Exercise goal >> Please copy out all lines of the entries that contain the word "longint".

_ _ _ _ _ _ _

==> src/rtl/cbd_mod_cnt.sv <==
// Cascadable modulo-MODULUS down counter with load, combinational carry-out and sticky underflow.
// Defining CBD_MOD_CNT_UPDN_EN adds the UP input, which selects up-counting.
module cbd_mod_cnt #(
    parameter int              WIDTH   = 4,
    parameter longint unsigned MODULUS = 16,
    parameter longint unsigned RST_VAL = 0
) (
    input logic          CLK,
    input logic          CDN,
    cbd_mod_cnt_if.slave bus
);

    if (WIDTH < 1 || WIDTH > 32) begin : g_bad_width
        $error("cbd_mod_cnt: WIDTH must be 1..32");
    end
    if (MODULUS < 2 || MODULUS > (64'd1 << WIDTH)) begin : g_bad_modulus
        $error("cbd_mod_cnt: MODULUS must be 2..2**WIDTH");
    end
    if (RST_VAL >= MODULUS) begin : g_bad_rst_val
        $error("cbd_mod_cnt: RST_VAL must be below MODULUS");
    end

    // MODULUS-1 always fits in WIDTH bits, so every compare is done against it.
    localparam logic [WIDTH-1:0] MAX_Q = WIDTH'(MODULUS - 64'd1);
    localparam logic [WIDTH-1:0] RST_Q = WIDTH'(RST_VAL);
    localparam logic [WIDTH-1:0] ONE   = WIDTH'(1);

    logic [WIDTH-1:0] q_r;
    logic [WIDTH-1:0] q_nxt;
    logic             unf_r;
    logic             unf_nxt;
    logic             up;
    logic             step;
    logic             at_end;

`ifdef CBD_MOD_CNT_UPDN_EN
    assign up = bus.UP;
`else
    assign up = 1'b0;
`endif

    assign step   = bus.CAI && bus.EN;
    assign at_end = up ? (q_r == MAX_Q) : (q_r == '0);

    always_comb begin
        q_nxt   = q_r;
        unf_nxt = unf_r;
        if (bus.LD) begin
            q_nxt   = (bus.D > MAX_Q) ? MAX_Q : bus.D;
            unf_nxt = 1'b0;
        end else if (step) begin
            if (at_end) begin
                q_nxt   = up ? '0 : MAX_Q;
                unf_nxt = 1'b1;
            end else begin
                q_nxt   = up ? (q_r + ONE) : (q_r - ONE);
            end
        end
    end

    always_ff @(posedge CLK or negedge CDN) begin
        if (!CDN) begin
            q_r   <= RST_Q;
            unf_r <= 1'b0;
        end else begin
            q_r   <= q_nxt;
            unf_r <= unf_nxt;
        end
    end

    // The borrow is combinational so that a chain of stages ripples within one cycle.
    assign bus.CAO = CDN && step && !bus.LD && at_end;
    assign bus.Q   = q_r;
    assign bus.UNF = unf_r;

endmodule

_ _ _ _ _ _ _

Answer to this problem >>
    parameter longint unsigned MODULUS = 16,
    parameter longint unsigned RST_VAL = 0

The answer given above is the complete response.